Im relatively new to the classical music scene but I just cant stop playing this piece...I'm hooked on Vivaldi's Winter! Summer's great but Winter is just fantastic and really gets me going! 
Its got that bad that I've actually gone out and bought 3x Four Seasons CD's from HMV!!! I haven't bought a CD in a good 6 or 7 years as I download all my music!! I've also been downloading a few other Summer & Winter's to compare and try find my favourite violinist & orchestra, I've found a couple nice pieces but none as good as Mari Samuelsen....simply amazing, a few of the other pieces have one or two parts I'm not keen on (either too fast/quiet/missing notes) but I cant find anything to fault with her, just brilliant.

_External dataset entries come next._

`src/rtl/pipeline_pkg.sv`:
```
// Shared types and constants for the MIPS32 fetch front end.
// Holds the fetch FSM state encoding, the NOP bubble word, the PC width
// and the default reset fetch address.
package pipeline_pkg;

  localparam int PC_W = 32;
  localparam logic [31:0] NOP_INSTR = 32'h0000_0000;
  localparam logic [PC_W-1:0] RESET_PC_DEFAULT = 32'h0000_0000;

  typedef enum logic [1:0] {
    ST_IDLE = 2'd0,
    ST_REQ  = 2'd1,
    ST_HOLD = 2'd2,
    ST_DROP = 2'd3
  } fetch_state_t;

  // Clear the byte-offset bits so every fetch address is word aligned.
  function automatic logic [PC_W-1:0] word_align(input logic [PC_W-1:0] a);
    return a & ~PC_W'(3);
  endfunction

endpackage

```
`src/rtl/if_id_reg.sv`:
```
// IF/ID pipeline register. Frozen while en=0 (ID stalled). When enabled it
// either captures a delivered instruction or inserts a bubble (NOP, valid=0);
// flush forces the bubble even if an instruction is offered.
module if_id_reg
  import pipeline_pkg::*;
(
  input  logic            clk,
  input  logic            rst_n,
  input  logic            en,
  input  logic            flush,
  input  logic            load,
  input  logic [31:0]     ir_in,
  input  logic [PC_W-1:0] pc_in,
  output logic [31:0]     IR,
  output logic [PC_W-1:0] pc_ID,
  output logic [PC_W-1:0] pc_plus4_ID,
  output logic            valid_ID
);

  // Capture a new instruction or a bubble whenever ID accepts.
  always_ff @(posedge clk or negedge rst_n) begin
    if (!rst_n) begin
      IR          <= NOP_INSTR;
      pc_ID       <= '0;
      pc_plus4_ID <= PC_W'(4);
      valid_ID    <= 1'b0;
    end else if (en) begin
      if (load && !flush) begin
        IR          <= ir_in;
        pc_ID       <= pc_in;
        pc_plus4_ID <= pc_in + PC_W'(4);
        valid_ID    <= 1'b1;
      end else begin
        IR       <= NOP_INSTR;
        valid_ID <= 1'b0;
      end
    end
  end

endmodule

```
`src/rtl/if_stage.sv`:
```
// MIPS32 instruction-fetch stage: PC, imem request handshake, one-entry hold
// buffer and the IF/ID register.
// Handshake: imem_req stays high with imem_addr stable until a cycle in which
// imem_ack=1 (possibly the first request cycle); imem_rdata is valid only in
// that cycle. stall=1 freezes IF/ID; redirect is honoured only when stall=0.
// Optional macro IF_DELAY_SLOT_EN: branch delay slot (no flush on redirect,
// the next delivered instruction is kept and the PC then jumps).
module if_stage
  import pipeline_pkg::*;
#(
  parameter logic [PC_W-1:0] RESET_PC = RESET_PC_DEFAULT
) (
  input  logic            clk,
  input  logic            rst_n,
  output logic            imem_req,
  output logic [PC_W-1:0] imem_addr,
  input  logic            imem_ack,
  input  logic [31:0]     imem_rdata,
  input  logic            stall,
  input  logic            redirect,
  input  logic [PC_W-1:0] redirect_pc,
  output logic [31:0]     IR,
  output logic [PC_W-1:0] pc_ID,
  output logic [PC_W-1:0] pc_plus4_ID,
  output logic            valid_ID,
  output fetch_state_t    state_dbg
);

  fetch_state_t    state;
  logic            req;
  logic [PC_W-1:0] pc;
  logic [31:0]     hold_ir;
  logic [PC_W-1:0] hold_pc;
  logic [PC_W-1:0] drop_target;

  logic            redir_ok;
  logic            ifid_load;
  logic            ifid_flush;
  logic [31:0]     ifid_ir;
  logic [PC_W-1:0] ifid_pc;
  logic [PC_W-1:0] next_seq_pc;
  logic [PC_W-1:0] redir_target;

`ifdef IF_DELAY_SLOT_EN
  logic            pending;
  logic [PC_W-1:0] pending_target;
  logic            redir_take;
  logic            deliver;
`endif

  assign imem_req  = req;
  assign imem_addr = pc;
  assign state_dbg = state;

  // Decide what IF/ID sees this cycle and where the PC goes after a delivery.
  always_comb begin
    redir_ok     = redirect & ~stall;
    redir_target = word_align(redirect_pc);
    ifid_load    = 1'b0;
    ifid_flush   = 1'b0;
    ifid_ir      = imem_rdata;
    ifid_pc      = pc;
    case (state)
      ST_REQ:  if (imem_ack && !stall) ifid_load = 1'b1;
      ST_HOLD: if (!stall) begin
                 ifid_load = 1'b1;
                 ifid_ir   = hold_ir;
                 ifid_pc   = hold_pc;
               end
      default: ;
    endcase
`ifdef IF_DELAY_SLOT_EN
    redir_take  = redir_ok & ~pending;
    deliver     = ifid_load;
    if (pending)         next_seq_pc = pending_target;
    else if (redir_take) next_seq_pc = redir_target;
    else                 next_seq_pc = pc + PC_W'(4);
`else
    ifid_flush  = redir_ok;
    next_seq_pc = pc + PC_W'(4);
`endif
  end

  // Fetch FSM: request handshake, PC update, hold buffer and drop tracking.
  always_ff @(posedge clk or negedge rst_n) begin
    if (!rst_n) begin
      state       <= ST_IDLE;
      req         <= 1'b0;
      pc          <= word_align(RESET_PC);
      hold_ir     <= NOP_INSTR;
      hold_pc     <= '0;
      drop_target <= '0;
    end else begin
      case (state)
        ST_IDLE: begin
          state <= ST_REQ;
          req   <= 1'b1;
        end
        ST_REQ: begin
`ifndef IF_DELAY_SLOT_EN
          if (redir_ok) begin
            if (imem_ack) begin
              pc <= redir_target;
            end else begin
              drop_target <= redir_target;
              state       <= ST_DROP;
            end
          end else
`endif
          if (imem_ack) begin
            if (!stall) begin
              pc <= next_seq_pc;
            end else begin
              hold_ir <= imem_rdata;
              hold_pc <= pc;
              state   <= ST_HOLD;
              req     <= 1'b0;
            end
          end
        end
        ST_HOLD: begin
`ifndef IF_DELAY_SLOT_EN
          if (redir_ok) begin
            pc    <= redir_target;
            state <= ST_REQ;
            req   <= 1'b1;
          end else
`endif
          if (!stall) begin
            pc    <= next_seq_pc;
            state <= ST_REQ;
            req   <= 1'b1;
          end
        end
        ST_DROP: begin
          if (imem_ack) begin
            pc    <= redir_ok ? redir_target : drop_target;
            state <= ST_REQ;
          end else if (redir_ok) begin
            drop_target <= redir_target;
          end
        end
        default: begin
          state <= ST_IDLE;
          req   <= 1'b0;
        end
      endcase
    end
  end

`ifdef IF_DELAY_SLOT_EN
  // Delay-slot bookkeeping: remember a taken branch until the slot is delivered.
  always_ff @(posedge clk or negedge rst_n) begin
    if (!rst_n) begin
      pending        <= 1'b0;
      pending_target <= '0;
    end else if (deliver) begin
      pending <= 1'b0;
    end else if (redir_take) begin
      pending        <= 1'b1;
      pending_target <= redir_target;
    end
  end
`endif

  if_id_reg u_if_id_reg (
    .clk         (clk),
    .rst_n       (rst_n),
    .en          (~stall),
    .flush       (ifid_flush),
    .load        (ifid_load),
    .ir_in       (ifid_ir),
    .pc_in       (ifid_pc),
    .IR          (IR),
    .pc_ID       (pc_ID),
    .pc_plus4_ID (pc_plus4_ID),
    .valid_ID    (valid_ID)
  );

endmodule
```
`config.mk`:
```
export PLATFORM = sky130hd
export DESIGN_NAME = if_stage
export DESIGN_NICKNAME = d
export VERILOG_FILES = /design/src/rtl/pipeline_pkg.sv /design/src/rtl/if_id_reg.sv /design/src/rtl/if_stage.sv
export SDC_FILE = /design/constraint.sdc
export NUM_CORES = 1
export LEC_CHECK = 0
export ABC_AREA = 1
export CORE_MARGIN = 2
export CORE_UTILIZATION = 49
export DETAILED_ROUTE_END_ITERATION = 8
export HOLD_SLACK_MARGIN = 0.12
export PLACE_DENSITY = 0.77
export SLEW_MARGIN = 0
export SYNTH_ARGS = -nofsm -noshare
export SYNTH_HDL_FRONTEND = slang
export SYNTH_SLANG_ARGS = --single-unit
```
`constraint.sdc`:
```
create_clock -name clk -period 2.3 [get_ports clk]
set_clock_uncertainty 0.1 [all_clocks]
set_input_delay 0.345 -clock clk [delete_from_list [all_inputs] [get_ports clk]]
set_output_delay 0.345 -clock clk [all_outputs]
set_load 0.02 [all_outputs]
```
* Yosys cells after proc, flatten, opt, wreduce, memory -nomap -nowiden
Cells that the tools add are included.
** Storage, ports and cells
- Register bits :: 228
- Bits of input ports :: 69
- Output and inout bits :: 132
- Word-level logic and storage cells :: 78
** Cells by class
- Add/subtract/negate cells :: 2
- Equality and inequality tests :: 14
- Muxes and demuxes :: 34
- Bitwise gates (word level) :: 3
- Reductions and logical operators :: 15
** Operators by type and width (count)
- 2-to-1 mux 32 bit :: 14
- one-hot mux 32 bit (3 select lines) :: 1
- adder 32 x 3 -> 32 bit (second input constant) :: 2
- one-hot mux 32 bit (2 select lines) :: 1
- 2-to-1 mux 2 bit :: 7
- != test 2 bit (second input constant) :: 6
- AND reduction 5 bit :: 2
- != test 3 x 2 -> 1 bit (second input constant) :: 3
- 2-to-1 mux 1 bit :: 8
- one-hot mux 2 bit (4 select lines) :: 1
- AND reduction 4 bit :: 2
- AND reduction 3 bit :: 2
- nonzero test 3 bit :: 2
- == test 2 bit (second input constant) :: 2
- != test 3 bit (second input constant) :: 1
- one-hot mux 1 bit (3 select lines) :: 1
- == test 2 x 1 -> 1 bit (second input constant) :: 1
- logical AND 1 bit :: 2
- logical NOT 1 bit :: 2
- logical NOT 2 bit :: 1
- != test 2 x 1 -> 1 bit (second input constant) :: 1
- NOT 1 bit :: 2
- one-hot mux 1 bit (2 select lines) :: 1
- AND reduction 2 bit :: 1
- other kinds (2) :: 2

* Depth between registers and ports, before layout
- Depth in word-level cells :: 6
- Mapped depth :: 16
- Depth with buffers taken out :: 14

* Cells and area by module
From an unflattened synthesis, not the netlist that was laid out.
** Second synthesis, totals
- Cell total of the unflattened synthesis :: 1731
- Area, all modules :: 12660.9 um^2
** Modules (own cells, without submodules)
- if_stage :: instances 1, cells an instance 1163, area each 8265.4 um^2, sequential area each 3278.1 um^2
- if_id_reg :: instances 1, cells an instance 568, area each 4395.5 um^2, sequential area each 2378.5 um^2

* Least setup slack after synthesis
Ideal clock, no wire load.
- Path type :: reg2reg
- From :: reg state[0], in the netlist state_dbg[0]
- To :: reg u_if_id_reg.pc_plus4_ID[30]
- Library setup time :: 117 ps
- Arrival time :: 2377 ps
- Data required time :: 2083 ps
- Slack :: -294 ps
- Cell stages (with the launch flop) :: 14
- Buffers on the path :: 2
- Clock period less this slack :: 2594 ps
- Cell sequence :: dfrtp_1 -> inv_1 -> ha_1 -> buf_2 -> buf_4 -> o21ai_0 -> ha_1 -> nand3_1 -> nor2_4 -> nand3_1 -> nor2_2 -> nand3_1 -> nand3_1 -> nand2_1
** On the way
- Elaborated cells between the ends (all ways) :: 7
- Classes of those cells :: 1 x add/sub; 2 x eq/ne; 2 x mux; 2 x reduce/logical
** RTL lines
- start: declaration :: line if_stage.sv:29 : fetch_state_t state;
- start signal: assignment :: line if_stage.sv:87 : state <= ST_IDLE;
- start signal: assignment :: line if_stage.sv:96 : state <= ST_REQ;
- start signal: assignment :: line if_stage.sv:106 : state <= ST_DROP;
- == test 2 bit :: line if_stage.sv:63 : case (state)
- 2-to-1 mux 32 bit :: line if_stage.sv:63
- via ifid_pc[2] :: line if_stage.sv:40 : logic [PC_W-1:0] ifid_pc;
- adder 32 x 3 -> 32 bit :: line if_id_reg.sv:31 : pc_plus4_ID <= pc_in + PC_W'(4);
- end signal: assignment :: line if_id_reg.sv:31
- end: declaration :: line if_id_reg.sv:16 : output logic [PC_W-1:0] pc_plus4_ID,
The timed path passes the listed nets, and every way through them passes these cells.
A chain may end at the register's enable or synchronous reset.

* Final worst setup path
- From :: reg pc[24], in the netlist imem_addr[24]
- To :: out imem_addr[24]
** RTL lines
- start: declaration :: line if_stage.sv:31 : logic [PC_W-1:0] pc;
- start signal: assignment :: line if_stage.sv:89 : pc <= word_align(RESET_PC);
- start signal: assignment :: line if_stage.sv:103 : pc <= redir_target;
- start signal: assignment :: line if_stage.sv:112 : pc <= next_seq_pc;
- end: declaration :: line if_stage.sv:16 : output logic [PC_W-1:0] imem_addr,
No word-level cell between the ends.

==> results.yml <==
worst_setup_path:
  reg2reg_to: "drop_target[20]"
  rrSetupSlack_ns: 0.08
  cp.arrival_ns: 1.79
  cp_slowest_stage_delay_ns: 0.69
  kind_of_critical_path: "reg2out"
  crit_path_top_delay_cell: "sky130_fd_sc_hd__clkdlybuf4s50_1"
  critical_path.startpoint_type: "register"
  cp_top_family: "buffers and inverters"
  crit_fanout: 8
  worst-path-buf-inv: 1
  worst_ep_required_time_ns: 1.86
  r2r.worst_path.cells: 10
  regToRegStartpoint: "state_dbg[1]"
  worstPathCellList: "clkdlybuf4s50_1"
  critical_path.endpoint_type: "output port"
finish:
  final_cell_area_um2: 16200
  n_antenna_cell: 0
  final-seq-area_um2: 5660
  multi_input_area_um2: 5760
  final_layout_size_suffix_gt1_share_pct: 12.0
  num-nets-final: 1964
  num-fill-cells: 2042
  area_added_between_synthesis_and_finish_pct: 33.0
grt:
  grt_max_degree: 65
  antenna_violations_before_repair: 0
  via_count_of_the_first_global_routing_pass: 11100
  overflow: 0
  grt_pass1_wl_um: 56900
  grt_util_all_layers_pct: 26.7
sta:
  min_period_ns: 2.24
  report.final.hold_viol_count: 0
  timing.max_slew.rel_slack_pct: 63.7
  max_slew.worst_pin.slew_ns: 0.539
  unrepaired_setup_endpoints_after_global_routing: "true"
  post-route-period-util_pct: 97.3
  final_critical_path_setup_slack_ns: 0.0613
  slew_violations: 0
  setup_viol: 0
  fmax_mhz: 447
logic_synthesis:
  syn_nets: 1728
  postSynthAreaPerCell_um2: 7.38
  synth_cell_type_count: 37
  synth.yosys.warnings: 0
  syn_area_um2: 12200
  ys_ff_latch: 226
  postSynthCellCount: 1653
  seq_area_frac_synth_pct: 46.4
routing:
  wl_met2_um: 16400
  viasPerCell: 5.38
  routed-wl-met3_um: 2420
  highest_layer: "met4"
  via_count: 12000
  final_wirelength_um: 36200
  first_iter_violations: 1315
  routedWlPerCell_um: 16.2
  route.detailed.drc: 0
  detail_route.wirelength.met1_um: 16100
  number_of_search_and_repair_iterations_in_the_first_detailed_routing_pass: 7
  drt.antenna.violating_nets: 0
floorplan:
  core_region_um2: 24400
  dieWidth_um: 162
  starting_utilization_of_the_core_area_pct: 50.0
  design.die.area_um2: 26200
  floorplan.rows: 57
  dieHeight_um: 162
  top_level_port_count: 201
placement:
  globalplace.congestion: 0.911
  hpwl_um: 25400
  place_worst_setup_slack_ns: -0.147
  post_dp_cell_area_um2: 15100
  place.port_buffers: 198
clock_tree:
  ctsRootBufferMaster: "sky130_fd_sc_hd__clkbuf_16"
  cts.path.max_buffers: 3
  cts_tree: "built"
  clk_pin_slew_ns: 0.06
  clkLatencyLatePin_ns: 0.53
  clock_sink_count: 226
  cts-buffers-inserted: 26
  cts_htree_levels: 1
pwr:
  finalPower_w: 0.0236
  powerDensity_nw_per_um2: 1460
  worst_ir_drop_vdd_mv: 1.10
  static-leakage-power_nw: 7.76
status:
  outcome: "complete, no violations"
hold_path:
  holdPathStages: 4
  min_from: "stall"
  min_path_type: "in2reg"
  timing.hold.worst_endpoint: "hold_pc[6]"
run:
  maxCapViolCount: 0
-- cell type report --
class,count,area share (%)
inverter,136,3.19
clock inverter,13,1.09
sequential,226,34.9
tap,324,2.50
multi-input combinational,1202,35.5
timing repair buffer,297,18.3
clock buffer,33,4.49
-- synth_stat cells, drive strengths merged --
cell type,number,area share [%]
mux2,30,2.8
inv,134,4.1
o211ai,13,0.80
and2,1,0.051
a31oi,10,0.51
a21o,1,0.062
a22oi,21,1.3
clkbuf,38,1.2
a211oi,4,0.25
clkinv,2,0.062
ha,6,0.62
a221oi,8,0.57
nor4,1,0.051
dfrtp,225,46
o31ai,2,0.12
xor2,6,0.43
dfstp,1,0.22
nand4,12,0.62
o21a,1,0.062
buf,51,2.5
nor3,12,0.49
a21oi,35,1.4
nand2,589,18
nor2,144,4.8
nand3,122,5.1
o21ai,184,7.6
-- cells by family after synthesis --
logic type / Yosys count / synth area share [%]
AOI/OAI and AO/OA: 279 / 12.7
xor gates and xnor gates: 6 / 0.431
adders and majority gates: 6 / 0.615
buffers and inverters: 225 / 7.83
DFF: 226 / 46.4
muxes: 30 / 2.77
and+or+nand+nor: 881 / 29.3
-- registers in the layout, summed over array words and instances, names as in the netlist --
signal                   cells
u_if_id_reg.valid_ID         1
imem_req                     1
u_if_id_reg.IR              32
hold_pc                     32
hold_ir                     32
u_if_id_reg.pc_ID           30
state_dbg                    2
drop_target                 32
imem_addr                   32
u_if_id_reg.pc_plus4_ID     32
-- cell usage in the layout (no fill, tap or decap), types with 5 or more instances in the layout --
cell	count
sky130_fd_sc_hd__nand4_1	12
sky130_fd_sc_hd__a221oi_1	7
sky130_fd_sc_hd__mux2_2	30
sky130_fd_sc_hd__nand3_2	5
sky130_fd_sc_hd__nor3_1	11
sky130_fd_sc_hd__buf_12	17
sky130_fd_sc_hd__xor2_1	6
sky130_fd_sc_hd__clkdlybuf4s50_1	196
sky130_fd_sc_hd__nand2_1	582
sky130_fd_sc_hd__a31oi_1	10
sky130_fd_sc_hd__o211ai_1	13
sky130_fd_sc_hd__buf_4	77
sky130_fd_sc_hd__dfrtp_1	223
sky130_fd_sc_hd__o21ai_1	9
sky130_fd_sc_hd__clkbuf_16	28
sky130_fd_sc_hd__clkinv_2	5
sky130_fd_sc_hd__nor2_1	121
sky130_fd_sc_hd__nand2_2	6
sky130_fd_sc_hd__a21oi_1	33
sky130_fd_sc_hd__nand3_1	115
sky130_fd_sc_hd__inv_1	129
sky130_fd_sc_hd__nor2_2	15
sky130_fd_sc_hd__o21ai_0	172
sky130_fd_sc_hd__a22oi_1	21
sky130_fd_sc_hd__nor2_4	8
-- layer usage --
metal,up-vias,GRT usage [%]
met5,-,0
met4,0,8.81
met3,82,3.19
met2,479,41.5
met1,5612,39.0
li1,5820,-
-- what timing repair did --
action	4_1_cts	5_1_grt
gates cloned	0	1
setup endpoints to repair	21	115
hold buffers	1	0
resized for setup	3	47
endpoints found under the hold margin	226	0
pin swaps	0	12
setup buffers	0	5
-- worst max-delay path by stage --
| stage | cells past startpoint | to | slack [ns] | start |
|---|---|---|---|---|
| after floorplan | 13 | u_if_id_reg.pc_plus4_ID[24] | -0.02 | state_dbg[0] |
| after global placement | 11 | imem_addr[16] | -0.04 | state_dbg[1] |
| after detailed placement | 11 | imem_addr[16] | -0.15 | state_dbg[1] |
| after CTS | 10 | u_if_id_reg.pc_plus4_ID[31] | 0.003 | state_dbg[0] |
| after global routing | 14 | u_if_id_reg.pc_plus4_ID[30] | -0.04 | state_dbg[0] |
| final | 1 | imem_addr[24] | 0.06 | imem_addr[24] |
-- per-stage QoR --
stage               hold WS [ns]  setup TNS, ns  util (%)  cells
global placement           0.186        -0.0444      61.8   2178
detailed placement         0.186          -2.11      61.8   2178
floorplan                -0.0506        -0.0364         -   1653
global route               0.184         -0.296      66.5   2231
CTS                        0.147              0      65.6   2225
finish                     0.153              0      66.5   2231
-- power breakdown --
group	internal (W)	total, W	switching (W)
Sequential	0.00578	0.00720	0.00142
Clock	0.00268	0.00437	0.00169
Combinational	0.00501	0.0121	0.00706
Total	0.0135	0.0236	0.0102
No activity file was read; power rests on OpenSTA's default activity.
==> RTL change, RTL diff (same flow settings) <==
The package constant `PC_W` goes from 32 to 64.
--- a/src/rtl/pipeline_pkg.sv
+++ b/src/rtl/pipeline_pkg.sv
@@ -4,5 +4,5 @@
 package pipeline_pkg;
 
-  localparam int PC_W = 32;
+  localparam int PC_W = 64;
   localparam logic [31:0] NOP_INSTR = 32'h0000_0000;
   localparam logic [PC_W-1:0] RESET_PC_DEFAULT = 32'h0000_0000;
Interface: changed (resized imem_addr, pc_ID, pc_plus4_ID and redirect_pc); port bits go from 201 to 329. The function was not compared with the original's and may differ.
==> RTL change against the original RTL <==
  * Worst setup slack worse by 210 ps
  * Highest routed layer unchanged
  * Sequential cell count increased by 160
  * Cell area is 100% higher
  * Core utilization increased by 3.6 points
  * Routed wire length grew 130%
  * Maximum frequency down 8.4%
  * Area after synthesis rose by 87%
  * Total power grew 100%
  * Largest power group unchanged
  * Sequential power rose by 74%
  * The run now ends with negative setup slack left
==> RTL change: results (changes against the original RTL) <==
[cts]
clock_latency_ps = 600  ; +70 ps
cts_setup_buffers = 8  ; +8
htree_num_levels = 2  ; +1

[power]
max-vdd-ir-drop_uv = 939  ; -14%

[synthesis]
yosysSeqAreaShare_pct = 42.3  ; -4.1 points
syn_nets = 3429  ; +98%
synth_xor_area_share_pct = 0.153  ; -0.28 points
synthMuxAreaShare_pct = 1.43  ; -1.3 points
synthDistinctLibCells = 47  ; +27%

[setup_path]
cp.arrival_ps = 2820  ; +1030 ps
rrSetupSlack_ps = -150  ; -230 ps
crit_family = simple AND/OR/NAND/NOR gates
slowest_stage = dfrtp_2

[drt]
route.met3.wl_mm = 7.46  ; +210%
wl_per_cell_um = 18.1  ; +11%

[final_layout]
nets = 4109  ; +110%

[global_routing]
use_met1_pct = 47.6  ; +8.5 points
grt_pass1_vias = 23900  ; +110%

[outcome]
status = complete, but fails checks
violations = negative setup slack

[hold_path]
hold_path.class = primary input to async pin

[placed_design]
port_buffers = 326  ; +65%
pre_cts_ws_ps = -228  ; -81.3 ps
postPlaceCellArea_um2 = 29900  ; +98%

[timing]
fin_ws_ps = -145  ; -207 ps
setup_viol = 45  ; +45

==> RTL change: changes by cell type after synthesis, sizes merged, moves of 105 or more <==
cell,before,now
nand2,589,1100
nor2,144,526
dfrtp,225,385
inv,134,256
nand3,122,241
o21ai,184,291
a21oi,35,140
==> RTL change: final cells by class <==
type                            instances  area (um^2)
Clock inverter                         20          219
Tap cell                              607          759
Sequential cell                       386         9700
Inverter                              257          980
Multi-Input combinational cell       2510        12100
Clock buffer                           60         1260
Timing Repair Buffer                  802         7410
Fill cell                            3688        13800
==> RTL change: how the worst min path moves through the flow <==
stage | cells after the start | startpoint | end | slack [ps]
after floorplan | 0 | rst_n | drop_target[0] | -50
after global placement | 1 | rst_n | drop_target[18] | 190
after detailed placement | 1 | rst_n | drop_target[14] | 190
after CTS | 2 | rst_n | hold_ir[26] | 150
after global routing | 2 | rst_n | drop_target[13] | 180
final | 2 | rst_n | drop_target[13] | 170
==> RTL change: worst reg2reg max path: stages (launching register included) <==
cell and delay, ps:
dfrtp_2 410, inv_2 70, ha_4 240, inv_6 90, clkbuf_16 190, nand2_1 70
o21ai_1 90, nor2_1 200, nand2_1 140, nor2_2 150, nand2_1 140, nor2_4 190
nand2_1 70, nand3_1 110, nand2_1 70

The CD's are good (2x Nigel Kennedy and the other is Peter Vladimirov) but still not as good as these couple youtube clips by Mari Samuelsen:










I've tried a few music shops but cant find any of her CD's, also these seem to be the only vids I can find online except for a couple more youtube clips....where else should I be looking?

Also are there any other violinists to consider for this piece? I'm trying to find the perfect winter


----------



## mud (May 17, 2012)

If you cannot find an audio recording of it, I would suggest "demuxing" the video file, if that is your favorite version. Then you can listen to it as an mp3.


----------



## saabdave (Jun 28, 2012)

mud said:


> If you cannot find an audio recording of it, I would suggest "demuxing" the video file, if that is your favorite version. Then you can listen to it as an mp3.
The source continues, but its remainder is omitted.